Collected data entries:
============
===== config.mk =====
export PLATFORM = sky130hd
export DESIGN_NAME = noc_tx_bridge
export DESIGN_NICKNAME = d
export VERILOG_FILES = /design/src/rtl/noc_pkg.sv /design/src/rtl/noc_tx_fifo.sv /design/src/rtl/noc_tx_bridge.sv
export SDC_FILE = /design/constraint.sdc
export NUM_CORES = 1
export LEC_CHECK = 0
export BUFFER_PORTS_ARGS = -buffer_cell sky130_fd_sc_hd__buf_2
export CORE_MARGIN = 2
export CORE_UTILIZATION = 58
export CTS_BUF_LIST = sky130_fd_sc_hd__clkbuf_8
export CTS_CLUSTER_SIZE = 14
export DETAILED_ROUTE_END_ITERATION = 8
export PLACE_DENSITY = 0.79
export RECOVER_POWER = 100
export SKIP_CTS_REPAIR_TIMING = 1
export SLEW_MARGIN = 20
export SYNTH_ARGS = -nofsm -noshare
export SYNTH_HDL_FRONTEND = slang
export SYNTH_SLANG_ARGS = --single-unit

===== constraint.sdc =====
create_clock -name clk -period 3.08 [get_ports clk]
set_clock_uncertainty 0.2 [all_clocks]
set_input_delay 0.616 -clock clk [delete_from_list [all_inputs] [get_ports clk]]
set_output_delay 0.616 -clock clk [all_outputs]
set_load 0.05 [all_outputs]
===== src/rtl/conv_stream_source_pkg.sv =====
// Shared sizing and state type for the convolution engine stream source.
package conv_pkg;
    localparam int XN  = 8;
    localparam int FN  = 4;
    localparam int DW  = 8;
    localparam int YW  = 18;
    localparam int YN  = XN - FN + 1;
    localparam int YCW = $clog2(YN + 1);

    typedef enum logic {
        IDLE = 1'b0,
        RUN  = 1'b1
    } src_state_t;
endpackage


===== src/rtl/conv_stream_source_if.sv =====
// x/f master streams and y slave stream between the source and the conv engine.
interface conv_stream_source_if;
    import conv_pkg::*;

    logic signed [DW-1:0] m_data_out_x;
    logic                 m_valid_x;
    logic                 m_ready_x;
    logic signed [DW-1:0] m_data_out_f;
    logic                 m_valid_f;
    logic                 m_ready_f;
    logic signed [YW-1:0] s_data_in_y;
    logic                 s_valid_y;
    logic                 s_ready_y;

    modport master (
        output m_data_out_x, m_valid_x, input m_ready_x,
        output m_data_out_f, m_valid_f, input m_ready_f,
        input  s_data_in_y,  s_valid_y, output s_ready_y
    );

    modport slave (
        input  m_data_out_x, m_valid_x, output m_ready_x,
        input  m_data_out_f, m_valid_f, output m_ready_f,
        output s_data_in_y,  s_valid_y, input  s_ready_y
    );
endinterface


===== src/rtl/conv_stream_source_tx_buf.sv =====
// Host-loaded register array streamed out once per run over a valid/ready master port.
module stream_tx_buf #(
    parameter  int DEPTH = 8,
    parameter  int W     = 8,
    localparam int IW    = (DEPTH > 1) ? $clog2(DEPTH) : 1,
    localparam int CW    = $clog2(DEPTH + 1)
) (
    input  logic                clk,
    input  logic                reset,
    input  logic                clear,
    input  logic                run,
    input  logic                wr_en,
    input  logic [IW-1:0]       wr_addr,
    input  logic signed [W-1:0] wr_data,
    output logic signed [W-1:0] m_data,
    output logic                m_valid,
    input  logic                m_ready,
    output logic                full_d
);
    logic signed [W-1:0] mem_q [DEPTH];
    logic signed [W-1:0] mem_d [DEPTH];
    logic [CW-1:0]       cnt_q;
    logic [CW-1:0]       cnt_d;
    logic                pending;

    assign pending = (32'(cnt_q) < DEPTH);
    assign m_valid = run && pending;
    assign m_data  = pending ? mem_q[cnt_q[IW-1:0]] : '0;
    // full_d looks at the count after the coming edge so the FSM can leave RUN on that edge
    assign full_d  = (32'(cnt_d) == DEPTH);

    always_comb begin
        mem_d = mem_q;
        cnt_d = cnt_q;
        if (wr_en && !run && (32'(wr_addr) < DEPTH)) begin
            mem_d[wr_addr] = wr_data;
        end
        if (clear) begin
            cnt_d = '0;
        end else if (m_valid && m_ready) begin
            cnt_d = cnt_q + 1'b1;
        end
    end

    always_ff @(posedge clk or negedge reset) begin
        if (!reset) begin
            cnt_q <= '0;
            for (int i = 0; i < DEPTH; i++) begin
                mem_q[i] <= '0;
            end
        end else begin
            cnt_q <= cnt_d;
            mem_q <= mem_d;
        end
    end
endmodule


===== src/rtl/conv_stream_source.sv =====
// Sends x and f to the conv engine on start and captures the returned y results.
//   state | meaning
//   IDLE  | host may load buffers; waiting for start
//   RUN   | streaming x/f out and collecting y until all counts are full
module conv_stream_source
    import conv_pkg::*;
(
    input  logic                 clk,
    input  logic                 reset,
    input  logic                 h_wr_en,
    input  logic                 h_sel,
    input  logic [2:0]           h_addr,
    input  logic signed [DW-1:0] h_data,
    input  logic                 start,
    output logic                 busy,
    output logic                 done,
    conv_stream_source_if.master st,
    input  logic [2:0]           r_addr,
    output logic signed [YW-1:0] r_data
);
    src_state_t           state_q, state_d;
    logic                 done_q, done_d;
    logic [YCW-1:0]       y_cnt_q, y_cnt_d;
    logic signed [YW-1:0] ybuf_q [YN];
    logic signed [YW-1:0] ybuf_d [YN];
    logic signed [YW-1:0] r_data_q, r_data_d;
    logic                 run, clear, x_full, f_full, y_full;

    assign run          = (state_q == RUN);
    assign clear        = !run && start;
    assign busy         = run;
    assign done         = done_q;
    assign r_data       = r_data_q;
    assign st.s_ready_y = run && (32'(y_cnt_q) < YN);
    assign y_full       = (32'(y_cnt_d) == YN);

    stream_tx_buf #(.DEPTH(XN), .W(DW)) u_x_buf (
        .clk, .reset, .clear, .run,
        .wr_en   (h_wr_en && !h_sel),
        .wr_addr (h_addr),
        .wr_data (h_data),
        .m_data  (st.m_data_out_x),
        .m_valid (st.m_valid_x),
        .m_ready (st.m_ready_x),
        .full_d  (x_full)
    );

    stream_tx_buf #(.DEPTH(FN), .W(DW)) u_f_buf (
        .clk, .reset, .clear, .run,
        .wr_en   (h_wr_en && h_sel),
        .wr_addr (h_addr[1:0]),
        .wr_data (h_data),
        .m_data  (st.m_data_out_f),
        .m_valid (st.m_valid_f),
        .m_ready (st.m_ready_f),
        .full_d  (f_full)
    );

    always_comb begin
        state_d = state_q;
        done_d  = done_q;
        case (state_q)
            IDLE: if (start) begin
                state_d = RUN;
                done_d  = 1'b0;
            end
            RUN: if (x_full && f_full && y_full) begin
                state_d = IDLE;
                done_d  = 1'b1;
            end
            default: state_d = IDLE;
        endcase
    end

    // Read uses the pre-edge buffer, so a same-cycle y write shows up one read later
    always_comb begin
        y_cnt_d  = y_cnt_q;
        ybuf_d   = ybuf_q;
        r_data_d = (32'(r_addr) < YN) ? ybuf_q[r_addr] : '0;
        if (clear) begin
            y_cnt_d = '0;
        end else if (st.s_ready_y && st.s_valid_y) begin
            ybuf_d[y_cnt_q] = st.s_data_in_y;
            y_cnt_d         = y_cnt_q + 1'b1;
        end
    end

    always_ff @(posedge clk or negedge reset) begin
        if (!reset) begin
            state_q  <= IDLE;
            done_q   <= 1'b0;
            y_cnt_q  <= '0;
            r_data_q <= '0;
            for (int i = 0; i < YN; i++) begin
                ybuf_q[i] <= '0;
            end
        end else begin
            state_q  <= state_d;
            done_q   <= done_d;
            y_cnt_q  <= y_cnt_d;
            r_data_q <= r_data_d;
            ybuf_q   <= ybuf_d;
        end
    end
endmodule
============
** WHAT YOU WILL DO **
Please copy every line in the entries where "parameter" appears.

** ANSWER BOX **
    parameter  int DEPTH = 8,
    parameter  int W     = 8,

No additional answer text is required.